“Non dire gatto sin quando non ce l’hai nel sacco…”. Paolo Carrà, presidente Ente Nazionale Risi, esordisce con il vecchio adagio reso celebre dal “Trap”, Giovanni Trapattoni prudente nelle previsioni prepartita. Alla vigilia del 4 dicembre, forse anche il 5, le due giornate che potrebbero segnare la svolta per la risicoltura italiana e europea, non si sbilancia sull’esito del voto che uscirà dall’ESP (Sistema delle Preferenze Generalizzate) di Bruxelles, dove i rappresentanti dei 28 paesi dovranno esprimersi sull’indicazione della Commissione Europea che ha accoltole richieste del mondo risicolo: applicazione della clausola di salvaguardia contro l’import dal Sudest asiatico con la reintroduzione dei dazi. Un primo passo positivo, tutto quindi lascia prevedere in una conclusione favorevole, ma i contrari possono essere in agguato, considerati i notevoli interessi in gioco. Un risultato, comunque, è già stato raggiunto. E Carrà lo ha sottolineato alla sala convegni della Fondazione Cassa di Risparmio di Vercelli, al Meet Up On Friday (I Venerdì della Fondazione), dedicato al riso e al mondo dell’industria di trasformazione. “E’ la prima volta che il sistema Italia è riuscito a ottenere qualcosa che nessuno ha mai ottenuto in UE – ha detto Carrà -. La Commissione ha voluto vedere numeri e dati e si è resa conto della situazione: negli ultimi anni l’importazione è cresciuta del 3.600 per cento. De la clausola sarà adottata le importazioni di riso bianco lavorato saranno assoggettate per il primo ano a un dazio di 175 euro/tonnellata, 150 il secondo anno, 125 il terzo. ora la Commissione ci dà l’opportunità di rifornire il mercato di riso Indica e le riserie dovranno tornare a riconquistare il mercato perso”.

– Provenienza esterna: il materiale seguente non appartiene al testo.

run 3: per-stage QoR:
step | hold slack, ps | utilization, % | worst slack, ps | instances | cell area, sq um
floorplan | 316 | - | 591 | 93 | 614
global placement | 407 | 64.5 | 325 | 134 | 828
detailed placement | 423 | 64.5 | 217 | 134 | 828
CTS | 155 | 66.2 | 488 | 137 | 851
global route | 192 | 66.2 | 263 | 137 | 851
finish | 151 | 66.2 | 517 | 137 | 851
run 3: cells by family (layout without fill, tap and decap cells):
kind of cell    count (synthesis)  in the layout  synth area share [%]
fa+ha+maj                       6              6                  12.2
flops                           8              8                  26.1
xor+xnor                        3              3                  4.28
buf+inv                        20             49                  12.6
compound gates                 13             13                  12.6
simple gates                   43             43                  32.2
`config.mk`:
```
export PLATFORM = sky130hd
export DESIGN_NAME = adc_result_fifo
export DESIGN_NICKNAME = d
export VERILOG_FILES = /design/src/rtl/adcq_pkg.sv /design/src/rtl/adcq_store.sv /design/src/rtl/adcq_busy.sv /design/src/rtl/adcq_flags.sv /design/src/rtl/adcq_status.sv /design/src/rtl/adc_result_fifo.sv
export SDC_FILE = /design/constraint.sdc
export NUM_CORES = 1
export LEC_CHECK = 0
export BUFFER_PORTS_ARGS = -buffer_cell sky130_fd_sc_hd__buf_2
export CORE_ASPECT_RATIO = 1.25
export CORE_MARGIN = 1
export CORE_UTILIZATION = 45
export DETAILED_ROUTE_END_ITERATION = 8
export GPL_TIMING_DRIVEN = 0
export SLEW_MARGIN = 20
export SYNTH_ARGS = -nofsm -noshare
export SYNTH_HDL_FRONTEND = slang
export SYNTH_HIERARCHICAL = 1
export SYNTH_SLANG_ARGS = --single-unit
```
`constraint.sdc`:
```
create_clock -name clk -period 5.4 [get_ports clk]
set_input_delay 0 -clock clk [delete_from_list [all_inputs] [get_ports clk]]
set_output_delay 0 -clock clk [all_outputs]
set_load 0.1 [all_outputs]
```
### config.mk
export PLATFORM = sky130hd
export DESIGN_NAME = cpu_present_map
export DESIGN_NICKNAME = d
export VERILOG_FILES = /design/src/rtl/cpumap_pkg.sv /design/src/rtl/cpumap_store.sv /design/src/rtl/cpumap_rdport.sv /design/src/rtl/cpumap_mode.sv /design/src/rtl/cpumap_evt.sv /design/src/rtl/cpu_present_map.sv
export SDC_FILE = /design/constraint.sdc
export NUM_CORES = 1
export LEC_CHECK = 0
export BUFFER_PORTS_ARGS = -buffer_cell sky130_fd_sc_hd__clkbuf_2
export CAP_MARGIN = 20
export CORE_UTILIZATION = 45
export DETAILED_ROUTE_END_ITERATION = 8
export GPL_ROUTABILITY_DRIVEN = 0
export HOLD_SLACK_MARGIN = 0.05
export PLACE_DENSITY_LB_ADDON = 0.3
export SLEW_MARGIN = 20
export SYNTH_ARGS = -nofsm -noshare
export SYNTH_HDL_FRONTEND = slang
export SYNTH_SLANG_ARGS = --single-unit
### constraint.sdc
create_clock -name clk_i -period 2.8 [get_ports clk_i]
set_clock_uncertainty 0.1 [all_clocks]
set_input_delay 0.14 -clock clk_i [delete_from_list [all_inputs] [get_ports clk_i]]
set_output_delay 0.14 -clock clk_i [all_outputs]
set_load 0.1 [all_outputs]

E Quirino Barone, coordinatore del convegno e vicepresidente della Fondazione Cassa di Risparmio, ha dato la parola proprio agli industriali. A cominciare da Gianluca Pesce, amministratore e responsabile commerciale di Riso Scotti (in rappresentanza di Dario Scotti, il gruppo che fattura 250 milioni di euro l’anno lavorando due milioni di quintali. “Il riso – ha sottolineato – è prodotto con grandi potenzialità di ulteriore sviluppo in settori come il food service o nel delivering ed è apprezzato anche dai consumatori di nuova generazione per essere green e considerato etnico ad esempio dal mercato Usa”.

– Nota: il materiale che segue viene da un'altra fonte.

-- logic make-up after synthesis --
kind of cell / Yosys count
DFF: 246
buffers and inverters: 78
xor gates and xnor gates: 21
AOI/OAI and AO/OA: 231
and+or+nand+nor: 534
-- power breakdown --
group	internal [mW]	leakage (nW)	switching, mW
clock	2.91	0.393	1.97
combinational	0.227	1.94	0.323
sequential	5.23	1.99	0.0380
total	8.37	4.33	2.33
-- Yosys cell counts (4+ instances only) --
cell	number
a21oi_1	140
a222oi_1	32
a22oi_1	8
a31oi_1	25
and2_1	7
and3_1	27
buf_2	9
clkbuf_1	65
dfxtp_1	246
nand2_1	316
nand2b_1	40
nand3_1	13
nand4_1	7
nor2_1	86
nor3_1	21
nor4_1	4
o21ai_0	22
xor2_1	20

Salvador Loring, di Ebrofood/Mundi Riso, colosso da 2,5 miliardi di euro di fatturato annuo, oltre 6 mila dipendenti in tutto il mondo: “Il riso è un prodotto primario che sta ottenendo un clamoroso successo. Non va dimenticato che oltre la metà del riso europeo è coltivato in Italia, dove però è consumato nella misura del 30-35 per cento. Un particolare è stato sottolineato da Loring: per quanto riguarda Ebro oggi circa la metà del fatturato annuo proviene dal riso e l’altra metà dalla pasta, con il primo in ascesa sulla seconda.
Mario Francese, amministratore delegato di Euricom, presidente di Airi (Associazione industrie risiere italiane), che ha investito sulla crescita industriale radicata in Europa (quattro stabilimenti in Italia, gli altri in Spagna, Portogallo, Grecia), con un fatturato di 430 milioni di euro. E’ un momento favorevole per il riso – ha sottolineato Francese – perché è un prodotto salutistico, digeribile, sicuro. E anche per il successo di tutti i derivati (i crackers, le gallette, la pasta di riso, i dolci). Non ultimo il latte di riso (salito del 20% di vendite solo nell’ultimo anno).
Alla fine Quirino Barone ha lanciato una sfida-proposta sulla possibilità di analizzare la nascita di un’alleanza strategica tra grandi industrie e produttori di riso per affrontare insieme le sfide del futuro. (g. f. q.)